I found the polar form for the RHS, $z=8(\cos2.09+i\sin1.05)$. Do I need to cube root this to find the polar form of the original complex number?
Moivre expression is in the picture attached Moivre Expression
where $n=3$ and $k=0,1,2$ I am to find the roots $z0, z1, z2$
 A: Now $z^3=8(\cos \frac{2\pi}{3}+i \sin \frac{2 \pi}{3})$: using DeMoivre's formula we get 
$$
z_0=\sqrt[3]{8}\left(\cos \left(\frac{1}{3}\cdot\frac{2\pi}{3}+\frac{2 \cdot 0 \cdot \pi}{3}\right)+i \sin \left(\frac{2 \pi}{9}+\frac{2 \cdot 0 \cdot \pi}{3}\right)\right)=2\left(\cos \frac{2\pi}{9}+i \sin \frac{2 \pi}{9}\right)\\
z_1=\sqrt[3]{8}\left(\cos \left(\frac{1}{3}\cdot\frac{2\pi}{3}+\frac{2 \cdot 1 \cdot \pi}{3}\right)+i \sin \left(\frac{2 \pi}{9}+\frac{2 \cdot 1 \cdot \pi}{3}\right)\right)=2\left(\cos \frac{8\pi}{9}+i \sin \frac{8 \pi}{9}\right)\\
z_2=\sqrt[3]{8}\left(\cos \left(\frac{1}{3}\cdot\frac{2\pi}{3}+\frac{2 \cdot 2 \cdot \pi}{3}\right)+i \sin \left(\frac{2 \pi}{9}+\frac{2 \cdot 2 \cdot \pi}{3}\right)\right)=2\left(\cos \frac{14\pi}{9}+i \sin \frac{14 \pi}{9}\right)
$$
A: You need to write $z^3=r(\cos\theta+i\sin\theta)$. To find $r$, you take the absolute value, and you found $r=8$. Then $$z^3=-4+4\sqrt 3i=8(\cos\theta+i\sin\theta)$$
This means $$\cos\theta=-\frac 12\\\sin\theta=\frac{\sqrt 3}2$$
From here you can find $\theta=\frac 23\pi$. Then, applying Moivre, you get $$z=\sqrt[3] 8\left(\cos\left(\frac{2\pi}9+\frac{2k\pi}3\right)+i\sin\left(\frac{2\pi}9+\frac{2k\pi}3\right)\right)$$ 
Here $k=0,1,2$, and you can also use $\sqrt[3] 8=2$.

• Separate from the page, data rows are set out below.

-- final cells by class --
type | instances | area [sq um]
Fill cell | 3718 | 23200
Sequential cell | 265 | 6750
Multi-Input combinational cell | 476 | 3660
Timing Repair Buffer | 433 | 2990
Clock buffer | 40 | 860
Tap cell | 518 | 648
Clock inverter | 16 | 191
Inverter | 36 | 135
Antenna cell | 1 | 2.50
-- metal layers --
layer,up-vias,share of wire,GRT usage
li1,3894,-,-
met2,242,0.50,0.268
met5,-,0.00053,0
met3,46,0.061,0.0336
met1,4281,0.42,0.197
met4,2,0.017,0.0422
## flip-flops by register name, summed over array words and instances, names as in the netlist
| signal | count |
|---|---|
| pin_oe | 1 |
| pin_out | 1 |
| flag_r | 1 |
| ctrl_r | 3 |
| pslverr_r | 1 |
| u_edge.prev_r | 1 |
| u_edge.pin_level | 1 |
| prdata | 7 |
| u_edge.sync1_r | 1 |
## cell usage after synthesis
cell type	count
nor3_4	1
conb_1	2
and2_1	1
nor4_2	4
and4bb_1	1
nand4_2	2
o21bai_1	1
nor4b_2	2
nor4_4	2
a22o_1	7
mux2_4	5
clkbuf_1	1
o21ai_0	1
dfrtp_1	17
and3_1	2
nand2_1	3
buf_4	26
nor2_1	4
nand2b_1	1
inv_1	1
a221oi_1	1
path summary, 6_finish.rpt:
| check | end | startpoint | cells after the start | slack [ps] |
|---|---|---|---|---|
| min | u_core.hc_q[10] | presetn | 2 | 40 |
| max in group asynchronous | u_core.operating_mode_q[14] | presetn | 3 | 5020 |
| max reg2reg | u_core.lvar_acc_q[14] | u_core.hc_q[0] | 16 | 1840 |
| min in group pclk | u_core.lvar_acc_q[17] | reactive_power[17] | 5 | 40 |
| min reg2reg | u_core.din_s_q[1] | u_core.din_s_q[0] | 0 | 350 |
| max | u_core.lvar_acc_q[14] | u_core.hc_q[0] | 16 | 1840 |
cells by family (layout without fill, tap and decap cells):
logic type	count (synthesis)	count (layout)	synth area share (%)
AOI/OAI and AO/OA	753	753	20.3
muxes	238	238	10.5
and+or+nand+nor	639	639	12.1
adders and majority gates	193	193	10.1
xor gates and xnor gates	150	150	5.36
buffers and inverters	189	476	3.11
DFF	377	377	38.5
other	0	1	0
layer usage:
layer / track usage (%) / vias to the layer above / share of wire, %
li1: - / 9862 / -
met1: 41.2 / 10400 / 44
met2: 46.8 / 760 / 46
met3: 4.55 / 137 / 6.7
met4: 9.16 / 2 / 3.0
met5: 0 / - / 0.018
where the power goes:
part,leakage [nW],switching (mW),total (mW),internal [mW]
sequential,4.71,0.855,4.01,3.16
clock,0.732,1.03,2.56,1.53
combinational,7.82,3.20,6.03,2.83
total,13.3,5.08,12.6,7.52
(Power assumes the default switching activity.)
[src/design/ip_source_defines.vh]
// constants for the ip address source selector
`ifndef IP_SOURCE_DEFINES_VH
`define IP_SOURCE_DEFINES_VH
// mode selector positions
`define POS_DHCP_A 4'hA
`define POS_DHCP_B 4'hB
`define POS_FALLBACK 4'hC
`define POS_STORED 4'hD
`define POS_CLEAR 4'hE
`define POS_MAC 4'hF
// source modes
`define SRC_SERVER 3'h0
`define SRC_FALLBACK 3'h1
`define SRC_STORED 3'h2
`define SRC_CLEAR 3'h3
`define SRC_MAC 3'h4
`define SRC_NAME 3'h5
// factory stored address
`define DEFAULT_IP 32'hC0A8640A
// last byte limits
`define LAST_MIN 8'h01
`define LAST_MAX 8'h9F
`define MAC_LOW_FIX 8'h01
`define MAC_HIGH_FIX 8'hFE
// timing
`define CLK_HZ 20000000
`define FALLBACK_S 120
// the product passes 2^31, so it is worked out in 64 bits to avoid wrapping
`define FALLBACK_CYCLES (64'h0000000000000001 * `FALLBACK_S * `CLK_HZ)
`define FLASH_MS 200
`define FLASH_CYCLES (`FLASH_MS * (`CLK_HZ / 1000))
`define SETTLE_CYCLES 16
`endif

[src/design/ip_source_selector.v]
// ip address source selector: switch decode, fallback timer, last byte
`include "ip_source_defines.vh"
`default_nettype none
// What this block does
// - position C asks the server for an address by mac, ignoring the tens switch.
// - in fallback mode, no server address within 120 s switches to the stored address.
// - the stored address defaults to 192.168.100.10 until changed.
// - a switch-built last byte keeps the stored first three bytes.
// - the switch last byte is ten times the tens switch plus the mode switch.
// - tens 0..F and mode 0..9 are taken; only results 1..159 are valid.
// - position E at power-up enters address clear mode and enables last byte entry.
// - address clear mode without a valid address gives a repeating two-flash pattern.
// - a valid last byte taken in address clear mode turns the indicator steady on.
// - a switch change after steady on returns to two flashes until a new valid value.
// - position D uses the stored address directly.
// - positions A and B ask the server by mac with no timed fallback.
// - position F takes the last byte from the mac, keeping stored first bytes.
// - mac last byte 00 maps to 1 and FF maps to 254.
module ip_source_selector #(
	parameter [63:0] FALLBACK_CYCLES = `FALLBACK_CYCLES,
	parameter FLASH_CYCLES = `FLASH_CYCLES,
	parameter [31:0] DEFAULT_IP = `DEFAULT_IP
)
(
	// clock and reset
	input wire ref_clk,
	input wire rst,
	// rotary switches
	input wire [3:0] mode_selector_switch,
	input wire [3:0] tens_selector_switch,
	// identity and stored address
	input wire [7:0] mac_last_byte,
	input wire nv_write,
	input wire [31:0] nv_write_data,
	// server side status
	input wire server_addr_valid,
	input wire [31:0] server_addr,
	// results
	output reg [2:0] source_mode,
	output reg request_server,
	output reg [31:0] ip_address,
	output reg ip_valid,
	output reg [31:0] nv_address,
	output reg status_led
);
	// ------------------------------------------------------------
	// power-up sampling of the mode switch
	// ------------------------------------------------------------
	reg sampled;
	reg fell_back;
	reg [63:0] fb_count;
	reg [7:0] last_byte;
	reg last_ok;
	reg [7:0] held_switches;
	reg [4:0] settle;
	wire led_flash;
	wire settled;
	wire flash_run;

	// sample once on the first edge after reset release, then hold
	always @(posedge ref_clk or posedge rst)
	begin
		if (rst)
		begin
			sampled <= 1'b0;
			source_mode <= `SRC_SERVER;
		end
		else if (!sampled)
		begin
			sampled <= 1'b1;
			case (mode_selector_switch)
				`POS_DHCP_A, `POS_DHCP_B: source_mode <= `SRC_SERVER;
				`POS_FALLBACK: source_mode <= `SRC_FALLBACK;
				`POS_STORED: source_mode <= `SRC_STORED;
				`POS_CLEAR: source_mode <= `SRC_CLEAR;
				`POS_MAC: source_mode <= `SRC_MAC;
				default: source_mode <= `SRC_NAME;
			endcase
		end
	end

	// ------------------------------------------------------------
	// stored address
	// ------------------------------------------------------------
	// factory value after reset; software writes replace it
	always @(posedge ref_clk or posedge rst)
	begin
		if (rst)
			nv_address <= `DEFAULT_IP;
		else if (nv_write)
			nv_address <= nv_write_data;
		else if (source_mode == `SRC_CLEAR && sampled && last_ok && settled)
			nv_address <= {nv_address[31:8], last_byte};
	end

	// ------------------------------------------------------------
	// last byte from the switches
	// ------------------------------------------------------------
	// combinational decode; tens range is fully covered by four bits
	always @*
	begin
		last_byte = {tens_selector_switch, 3'h0} + {tens_selector_switch, 1'b0}
			+ {4'h0, mode_selector_switch};
		last_ok = (mode_selector_switch <= 4'h9) && (last_byte >= `LAST_MIN)
			&& (last_byte <= `LAST_MAX);
	end

	// switches are hand turned, so a value must hold for a while before use
	always @(posedge ref_clk or posedge rst)
	begin
		if (rst)
		begin
			held_switches <= 8'h00;
			settle <= 5'h00;
		end
		else if ({tens_selector_switch, mode_selector_switch} != held_switches)
		begin
			held_switches <= {tens_selector_switch, mode_selector_switch};
			settle <= 5'h00;
		end
		else if (settle != `SETTLE_CYCLES)
			settle <= settle + 5'h01;
	end

	// a value counts only once it has held still; the compare against the held
	// copy keeps the first edge of a new setting from slipping through unsettled
	assign settled = (settle == `SETTLE_CYCLES)
		&& ({tens_selector_switch, mode_selector_switch} == held_switches);

	// ------------------------------------------------------------
	// fallback timer
	// ------------------------------------------------------------
	// only fallback mode times out; other server modes wait forever
	always @(posedge ref_clk or posedge rst)
	begin
		if (rst)
		begin
			fb_count <= 64'h0000000000000000;
			fell_back <= 1'b0;
		end
		else if (source_mode == `SRC_FALLBACK && sampled && !server_addr_valid && !fell_back)
		begin
			if (fb_count == FALLBACK_CYCLES - 64'h1)
				fell_back <= 1'b1;
			else
				fb_count <= fb_count + 64'h1;
		end
	end

	// ------------------------------------------------------------
	// address result and indicator
	// ------------------------------------------------------------
	// flashing only while clear mode still waits for a usable last byte
	assign flash_run = (source_mode == `SRC_CLEAR) && sampled && !ip_valid;

	flash_pattern #(
		.TICK(FLASH_CYCLES)
	)
	u_flash (
		.ref_clk(ref_clk),
		.rst(rst),
		.run(flash_run),
		.led(led_flash)
	);

	// one registered decision per mode
	always @(posedge ref_clk or posedge rst)
	begin
		if (rst)
		begin
			request_server <= 1'b0;
			ip_address <= 32'h00000000;
			ip_valid <= 1'b0;
			status_led <= 1'b0;
		end
		else if (sampled)
		begin
			request_server <= 1'b0;
			ip_valid <= 1'b0;
			status_led <= 1'b0;
			case (source_mode)
				`SRC_SERVER, `SRC_NAME:
				begin
					request_server <= !server_addr_valid;
					ip_address <= server_addr;
					ip_valid <= server_addr_valid;
				end
				`SRC_FALLBACK:
				begin
					request_server <= !server_addr_valid && !fell_back;
					ip_address <= fell_back ? nv_address : server_addr;
					ip_valid <= server_addr_valid || fell_back;
				end
				`SRC_STORED:
				begin
					ip_address <= nv_address;
					ip_valid <= 1'b1;
				end
				`SRC_CLEAR:
				begin
					ip_address <= {nv_address[31:8], last_byte};
					ip_valid <= last_ok && settled;
					status_led <= (last_ok && settled) ? 1'b1
						: led_flash;
				end
				`SRC_MAC:
				begin
					if (mac_last_byte == 8'h00)
						ip_address <= {nv_address[31:8], `MAC_LOW_FIX};
					else if (mac_last_byte == 8'hFF)
						ip_address <= {nv_address[31:8], `MAC_HIGH_FIX};
					else
						ip_address <= {nv_address[31:8], mac_last_byte};
					ip_valid <= 1'b1;
				end
				default:
					ip_valid <= 1'b0;
			endcase
		end
	end
endmodule // ip_source_selector
`default_nettype wire

[src/design/flash_pattern.v]
// status indicator flash pattern generator: two flashes then a pause
`default_nettype none
module flash_pattern #(
	parameter TICK = 4000000
)
(
	// clock and reset
	input wire ref_clk,
	input wire rst,
	// control
	input wire run,
	// indicator level
	output reg led
);
	// ------------------------------------------------------------
	// tick divider and phase counter
	// ------------------------------------------------------------
	reg [31:0] tick_count;
	reg [2:0] phase;
	wire tick;
	assign tick = (tick_count == TICK - 1);

	// eight phases: on,off,on,off then four off for the pause
	always @(posedge ref_clk or posedge rst)
	begin
		if (rst)
		begin
			tick_count <= 32'h00000000;
			phase <= 3'h0;
			led <= 1'b0;
		end
		else if (!run)
		begin
			tick_count <= 32'h00000000;
			phase <= 3'h0;
			led <= 1'b0;
		end
		else
		begin
			tick_count <= tick ? 32'h00000000 : tick_count + 32'h00000001;
			if (tick)
				phase <= phase + 3'h1;
			led <= (phase == 3'h0) || (phase == 3'h2);
		end
	end
endmodule // flash_pattern
`default_nettype wire
$ cat src/bffs_regs.vh
// Register map, field layout, reset values and timing counts of the breaker-failure block
`ifndef BFFS_REGS_VH
`define BFFS_REGS_VH

// Register byte offsets
`define BFFS_OFF_CTRL        8'h00
`define BFFS_OFF_FT_THR      8'h04
`define BFFS_OFF_FC_PU       8'h08
`define BFFS_OFF_TT_PU       8'h0C
`define BFFS_OFF_TT_DO       8'h10
`define BFFS_OFF_TRIP_MASK   8'h14
`define BFFS_OFF_RMS_THR     8'h18
`define BFFS_OFF_STATUS      8'h1C

// Register indices returned by the decoder
`define BFFS_IDX_CTRL        4'h0
`define BFFS_IDX_FT_THR      4'h1
`define BFFS_IDX_FC_PU       4'h2
`define BFFS_IDX_TT_PU       4'h3
`define BFFS_IDX_TT_DO       4'h4
`define BFFS_IDX_TRIP_MASK   4'h5
`define BFFS_IDX_RMS_THR     4'h6
`define BFFS_IDX_STATUS      4'h7
`define BFFS_IDX_NONE        4'hF

// Scheme selector encoding in CTRL[2:0]
`define BFFS_SCH_OFF         3'h0
`define BFFS_SCH_ONE         3'h1
`define BFFS_SCH_TWO         3'h2
`define BFFS_SCH_THREE       3'h3
`define BFFS_SCH_FOUR        3'h4
`define BFFS_SCH_FIVE        3'h5
`define BFFS_SCH_CUSTOM      3'h6

// Field positions
`define BFFS_CTRL_SCH_MSB    2
`define BFFS_THR_MSB         12
`define BFFS_MASK_A_LSB      0
`define BFFS_MASK_B_LSB      8
`define BFFS_MASK_C_LSB      16
`define BFFS_ST_FBF_LSB      0
`define BFFS_ST_FD_LSB       4
`define BFFS_ST_OPEN_LSB     8
`define BFFS_ST_RMS_LSB      12
`define BFFS_ST_RMS3_BIT     15

// Reset values
`define BFFS_RST_CTRL        3'h0
`define BFFS_RST_FT_THR      13'h0032
`define BFFS_RST_FC_PU       16'h0020
`define BFFS_RST_TT_PU       16'h0020
`define BFFS_RST_TT_DO       16'h0008
`define BFFS_RST_TRIP_MASK   24'h040201
`define BFFS_RST_RMS_THR     13'h0032

// Timing: one processing tick is an eighth of a 60 Hz power cycle
`define BFFS_CLK_PERIOD_NS   10
`define BFFS_TICK_NS         2083333
`define BFFS_TICK_CYCLES     (`BFFS_TICK_NS / `BFFS_CLK_PERIOD_NS)
`define BFFS_QTR_TICKS       2'h2
`define BFFS_OPEN_TICKS      3'h5

`endif

$ cat src/bffs_core.v
// Per-phase fault-current breaker-failure schemes with APB register access
//
// The placing of the registers and the APB slave port are this design's own decisions.
`timescale 1ns/10ps
`include "bffs_regs.vh"

module bffs_core #(
    parameter TICK_CYCLES = `BFFS_TICK_CYCLES
) (
    input  wire        clk_i,
    input  wire        rst_n_i,
    input  wire        psel_i,
    input  wire        penable_i,
    input  wire        pwrite_i,
    input  wire [7:0]  paddr_i,
    input  wire [31:0] pwdata_i,
    output reg  [31:0] prdata_o,
    output reg         pready_o,
    output reg         pslverr_o,
    input  wire [7:0]  status_bits_i,
    input  wire [15:0] phase_a_mag_i,
    input  wire [15:0] phase_b_mag_i,
    input  wire [15:0] phase_c_mag_i,
    input  wire [15:0] phase_a_rms_i,
    input  wire [15:0] phase_b_rms_i,
    input  wire [15:0] phase_c_rms_i,
    input  wire [2:0]  current_zero_cross_i,
    input  wire [2:0]  deriv_zero_cross_i,
    output wire [2:0]  breaker_failure_flag_o,
    output wire [2:0]  phase_fault_detect_o,
    output wire [2:0]  phase_open_detect_o,
    output reg  [2:0]  phase_rms_overcurrent_o,
    output reg         three_phase_rms_overcurrent_o
);

    // Eighteen bits cover the full-rate tick count
    localparam [31:0] TICK_LAST_W = TICK_CYCLES - 1;
    localparam [17:0] TICK_LAST   = TICK_LAST_W[17:0];

    // Address decode shared by read and write paths
    function [3:0] reg_index;
        input [7:0] addr;
        begin
            if (addr == `BFFS_OFF_CTRL) begin
                reg_index = `BFFS_IDX_CTRL;
            end else if (addr == `BFFS_OFF_FT_THR) begin
                reg_index = `BFFS_IDX_FT_THR;
            end else if (addr == `BFFS_OFF_FC_PU) begin
                reg_index = `BFFS_IDX_FC_PU;
            end else if (addr == `BFFS_OFF_TT_PU) begin
                reg_index = `BFFS_IDX_TT_PU;
            end else if (addr == `BFFS_OFF_TT_DO) begin
                reg_index = `BFFS_IDX_TT_DO;
            end else if (addr == `BFFS_OFF_TRIP_MASK) begin
                reg_index = `BFFS_IDX_TRIP_MASK;
            end else if (addr == `BFFS_OFF_RMS_THR) begin
                reg_index = `BFFS_IDX_RMS_THR;
            end else if (addr == `BFFS_OFF_STATUS) begin
                reg_index = `BFFS_IDX_STATUS;
            end else begin
                reg_index = `BFFS_IDX_NONE;
            end
        end
    endfunction

    reg  [2:0]  scheme_ff;
    reg  [12:0] ft_thr_ff;
    reg  [15:0] fc_pu_ff;
    reg  [15:0] tt_pu_ff;
    reg  [15:0] tt_do_ff;
    reg  [23:0] trip_mask_ff;
    reg  [12:0] rms_thr_ff;
    reg  [17:0] tick_cnt_ff;
    reg         tick_ff;
    reg  [7:0]  sync1_ff;
    reg  [7:0]  sync2_ff;
    reg  [7:0]  sync3_ff;
    reg  [7:0]  status_ff;

    wire [3:0]  idx_w     = reg_index(paddr_i);
    wire        access_w  = psel_i & penable_i;
    wire        wr_take_w = access_w & pready_o & pwrite_i;
    wire [47:0] mag_w     = {phase_c_mag_i, phase_b_mag_i, phase_a_mag_i};
    wire [16:0] tt_lim_w  = {1'b0, tt_pu_ff} + {1'b0, tt_do_ff};
    wire [2:0]  fbf_w;
    wire [2:0]  fd_w;
    wire [2:0]  open_w;

    assign breaker_failure_flag_o = fbf_w;
    assign phase_fault_detect_o   = fd_w;
    assign phase_open_detect_o    = open_w;

    // APB: one wait state, write and read data at the pready edge
    always @(posedge clk_i or negedge rst_n_i) begin
        if (!rst_n_i) begin
            pready_o  <= 1'b0;
            pslverr_o <= 1'b0;
            prdata_o  <= 32'h00000000;
        end else begin
            pready_o  <= access_w & ~pready_o;
            // Unmapped offsets answer with an error and read zero
            pslverr_o <= access_w & ~pready_o & (idx_w == `BFFS_IDX_NONE);
            if (access_w & ~pready_o & ~pwrite_i) begin
                if (idx_w == `BFFS_IDX_CTRL) begin
                    prdata_o <= {29'h0, scheme_ff};
                end else if (idx_w == `BFFS_IDX_FT_THR) begin
                    prdata_o <= {19'h0, ft_thr_ff};
                end else if (idx_w == `BFFS_IDX_FC_PU) begin
                    prdata_o <= {16'h0, fc_pu_ff};
                end else if (idx_w == `BFFS_IDX_TT_PU) begin
                    prdata_o <= {16'h0, tt_pu_ff};
                end else if (idx_w == `BFFS_IDX_TT_DO) begin
                    prdata_o <= {16'h0, tt_do_ff};
                end else if (idx_w == `BFFS_IDX_TRIP_MASK) begin
                    prdata_o <= {8'h0, trip_mask_ff};
                end else if (idx_w == `BFFS_IDX_RMS_THR) begin
                    prdata_o <= {19'h0, rms_thr_ff};
                end else if (idx_w == `BFFS_IDX_STATUS) begin
                    prdata_o <= {16'h0, three_phase_rms_overcurrent_o, phase_rms_overcurrent_o,
                                 1'b0, open_w, 1'b0, fd_w, 1'b0, fbf_w};
                end else begin
                    prdata_o <= 32'h00000000;
                end
            end
        end
    end

    // Configuration registers
    // Status drops writes silently; unmapped offsets drop them and answer with a slave error
    always @(posedge clk_i or negedge rst_n_i) begin
        if (!rst_n_i) begin
            scheme_ff    <= `BFFS_RST_CTRL;
            ft_thr_ff    <= `BFFS_RST_FT_THR;
            fc_pu_ff     <= `BFFS_RST_FC_PU;
            tt_pu_ff     <= `BFFS_RST_TT_PU;
            tt_do_ff     <= `BFFS_RST_TT_DO;
            trip_mask_ff <= `BFFS_RST_TRIP_MASK;
            rms_thr_ff   <= `BFFS_RST_RMS_THR;
        end else if (wr_take_w) begin
            if (idx_w == `BFFS_IDX_CTRL) begin
                scheme_ff <= pwdata_i[`BFFS_CTRL_SCH_MSB:0];
            end else if (idx_w == `BFFS_IDX_FT_THR) begin
                ft_thr_ff <= pwdata_i[`BFFS_THR_MSB:0];
            end else if (idx_w == `BFFS_IDX_FC_PU) begin
                fc_pu_ff <= pwdata_i[15:0];
            end else if (idx_w == `BFFS_IDX_TT_PU) begin
                tt_pu_ff <= pwdata_i[15:0];
            end else if (idx_w == `BFFS_IDX_TT_DO) begin
                tt_do_ff <= pwdata_i[15:0];
            end else if (idx_w == `BFFS_IDX_TRIP_MASK) begin
                trip_mask_ff <= pwdata_i[23:0];
            end else if (idx_w == `BFFS_IDX_RMS_THR) begin
                rms_thr_ff <= pwdata_i[`BFFS_THR_MSB:0];
            end
        end
    end

    always @(posedge clk_i or negedge rst_n_i) begin
        if (!rst_n_i) begin
            tick_cnt_ff <= 18'h00000;
            tick_ff     <= 1'b0;
        end else if (tick_cnt_ff == TICK_LAST) begin
            tick_cnt_ff <= 18'h00000;
            tick_ff     <= 1'b1;
        end else begin
            tick_cnt_ff <= tick_cnt_ff + 18'h00001;
            tick_ff     <= 1'b0;
        end
    end

    // Status pins: accept a change once the last two stages agree
    always @(posedge clk_i or negedge rst_n_i) begin
        if (!rst_n_i) begin
            sync1_ff  <= 8'h00;
            sync2_ff  <= 8'h00;
            sync3_ff  <= 8'h00;
            status_ff <= 8'h00;
        end else begin
            sync1_ff <= status_bits_i;
            sync2_ff <= sync1_ff;
            sync3_ff <= sync2_ff;
            if (sync2_ff == sync3_ff) begin
                status_ff <= sync3_ff;
            end
        end
    end

    always @(posedge clk_i or negedge rst_n_i) begin
        if (!rst_n_i) begin
            phase_rms_overcurrent_o       <= 3'h0;
            three_phase_rms_overcurrent_o <= 1'b0;
        end else begin
            phase_rms_overcurrent_o[0]    <= phase_a_rms_i > {3'h0, rms_thr_ff};
            phase_rms_overcurrent_o[1]    <= phase_b_rms_i > {3'h0, rms_thr_ff};
            phase_rms_overcurrent_o[2]    <= phase_c_rms_i > {3'h0, rms_thr_ff};
            three_phase_rms_overcurrent_o <= (phase_a_rms_i > {3'h0, rms_thr_ff}) &
                                             (phase_b_rms_i > {3'h0, rms_thr_ff}) &
                                             (phase_c_rms_i > {3'h0, rms_thr_ff});
        end
    end

    genvar ph;
    generate
        for (ph = 0; ph < 3; ph = ph + 1) begin : g_phase
            reg         cross_seen_ff;
            reg  [2:0]  quiet_ff;
            reg         open_ff;
            reg         fd_ff;
            reg         fd_prev_ff;
            reg  [1:0]  qual_ff;
            reg         latch_ff;
            reg  [16:0] cnt_ff;
            reg         fbf_ff;
            reg  [1:0]  nxt_qual;
            reg         nxt_latch;
            reg  [16:0] nxt_cnt;
            reg         nxt_fbf;
            reg         qin;
            reg         qualified;

            // Trip initiate from masked status bits
            wire        trip_w = |(status_ff & trip_mask_ff[ph*8+7:ph*8]);
            wire        xing_w = current_zero_cross_i[ph] | deriv_zero_cross_i[ph];
            wire [16:0] cnt_inc_w = (cnt_ff == 17'h1FFFF) ? cnt_ff : cnt_ff + 17'h00001;

            assign fbf_w[ph]  = fbf_ff;
            assign fd_w[ph]   = fd_ff;
            assign open_w[ph] = open_ff;

            always @* begin
                nxt_qual  = 2'h0;
                nxt_latch = 1'b0;
                nxt_cnt   = 17'h00000;
                nxt_fbf   = 1'b0;
                // Scheme four qualifies on trip alone
                qin       = (scheme_ff == `BFFS_SCH_FOUR) ? trip_w : (trip_w & fd_ff);
                qualified = qin & (qual_ff >= (`BFFS_QTR_TICKS - 2'h1));
                if (qin) begin
                    nxt_qual = (qual_ff == `BFFS_QTR_TICKS) ? qual_ff : qual_ff + 2'h1;
                end
                case (scheme_ff)
                    `BFFS_SCH_TWO: begin
                        if (!fd_ff) begin
                            nxt_latch = 1'b0;
                        end else if (latch_ff) begin
                            nxt_latch = 1'b1;
                            nxt_cnt   = cnt_inc_w;
                        end else if (qualified) begin
                            nxt_latch = 1'b1;
                        end
                        // Flag at expiry with detector held
                        nxt_fbf = nxt_latch & (nxt_cnt >= {1'b0, fc_pu_ff});
                    end
                    `BFFS_SCH_THREE: begin
                        if (trip_w & fd_ff) begin
                            nxt_latch = 1'b1;
                            nxt_cnt   = latch_ff ? cnt_inc_w : 17'h00000;
                        end
                        nxt_fbf = nxt_latch & (nxt_cnt >= {1'b0, fc_pu_ff});
                    end
                    `BFFS_SCH_FOUR: begin
                        if (latch_ff) begin
                            // Stop one tick early so the hold window is TT_DO ticks
                            if (cnt_inc_w < tt_lim_w) begin
                                nxt_latch = 1'b1;
                                nxt_cnt   = cnt_inc_w;
                            end
                        end else if (qualified) begin
                            // Zero-length window would otherwise latch for one tick
                            nxt_latch = (tt_lim_w != 17'h00000);
                        end
                        nxt_fbf = fd_ff & nxt_latch & (nxt_cnt >= {1'b0, tt_pu_ff});
                    end
                    `BFFS_SCH_FIVE: begin
                        // Start on trip, reset on trip or detector drop
                        // Only a falling detector edge resets; a low level keeps timing
                        if (trip_w & ~(fd_prev_ff & ~fd_ff)) begin
                            nxt_latch = 1'b1;
                            nxt_cnt   = latch_ff ? cnt_inc_w : 17'h00000;
                        end
                        nxt_fbf = fd_ff & nxt_latch & (nxt_cnt >= {1'b0, fc_pu_ff});
                    end
                    default: begin
                        // Off, one and custom produce no output here
                        nxt_qual = 2'h0;
                    end
                endcase
            end

            always @(posedge clk_i or negedge rst_n_i) begin
                if (!rst_n_i) begin
                    cross_seen_ff <= 1'b0;
                    quiet_ff      <= 3'h0;
                    open_ff       <= 1'b0;
                    fd_ff         <= 1'b0;
                    fd_prev_ff    <= 1'b0;
                end else if (tick_ff) begin
                    // Crossing in the tick cycle itself is kept for the next interval
                    cross_seen_ff <= xing_w;
                    if (cross_seen_ff | xing_w) begin
                        quiet_ff <= 3'h0;
                        open_ff  <= 1'b0;
                    end else if (quiet_ff == `BFFS_OPEN_TICKS - 3'h1) begin
                        quiet_ff <= `BFFS_OPEN_TICKS;
                        open_ff  <= 1'b1;
                    // Count saturates so the open flag holds
                    end else if (quiet_ff != `BFFS_OPEN_TICKS) begin
                        quiet_ff <= quiet_ff + 3'h1;
                    end
                    fd_prev_ff <= fd_ff;
                    fd_ff      <= ~open_ff & (mag_w[ph*16+15:ph*16] > {3'h0, ft_thr_ff});
                end else if (xing_w) begin
                    cross_seen_ff <= 1'b1;
                end
            end

            always @(posedge clk_i or negedge rst_n_i) begin
                if (!rst_n_i) begin
                    qual_ff  <= 2'h0;
                    latch_ff <= 1'b0;
                    cnt_ff   <= 17'h00000;
                    fbf_ff   <= 1'b0;
                end else if (tick_ff) begin
                    qual_ff  <= nxt_qual;
                    latch_ff <= nxt_latch;
                    cnt_ff   <= nxt_cnt;
                    fbf_ff   <= nxt_fbf;
                end
            end
        end
    endgenerate

endmodule // bffs_core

A: The modulus of $z^3$ is $\sqrt{16(1+3)}=8$, so
$$z^3=8\Bigl(-\frac12+\frac{\sqrt 3}2i\Bigr)=8\mathrm e^{\tfrac{2i\pi} 3}$$
Therefore, if $\;z=r\mathrm e^{i\theta}$, we have to solve
\begin{cases}
r^3=8\enspace (r\in\mathbf R^+)\iff r=2,\\[1ex]
3\theta\equiv \frac{2\pi}3\mod 2\pi\iff\theta\equiv \frac {2\pi}9\mod\frac{2\pi}3.
\end{cases}
This results in $3$ solutions since the complex exponential has period $2i\pi$,
$$z_1=2\mathrm e^{\tfrac{2i\pi}9}, \quad z_2=2\mathrm e^{\tfrac{8i\pi}9}, \quad z_3=2\mathrm e^{\tfrac{14i\pi}9}\;(=2\mathrm e^{-\tfrac{4i\pi}9}).$$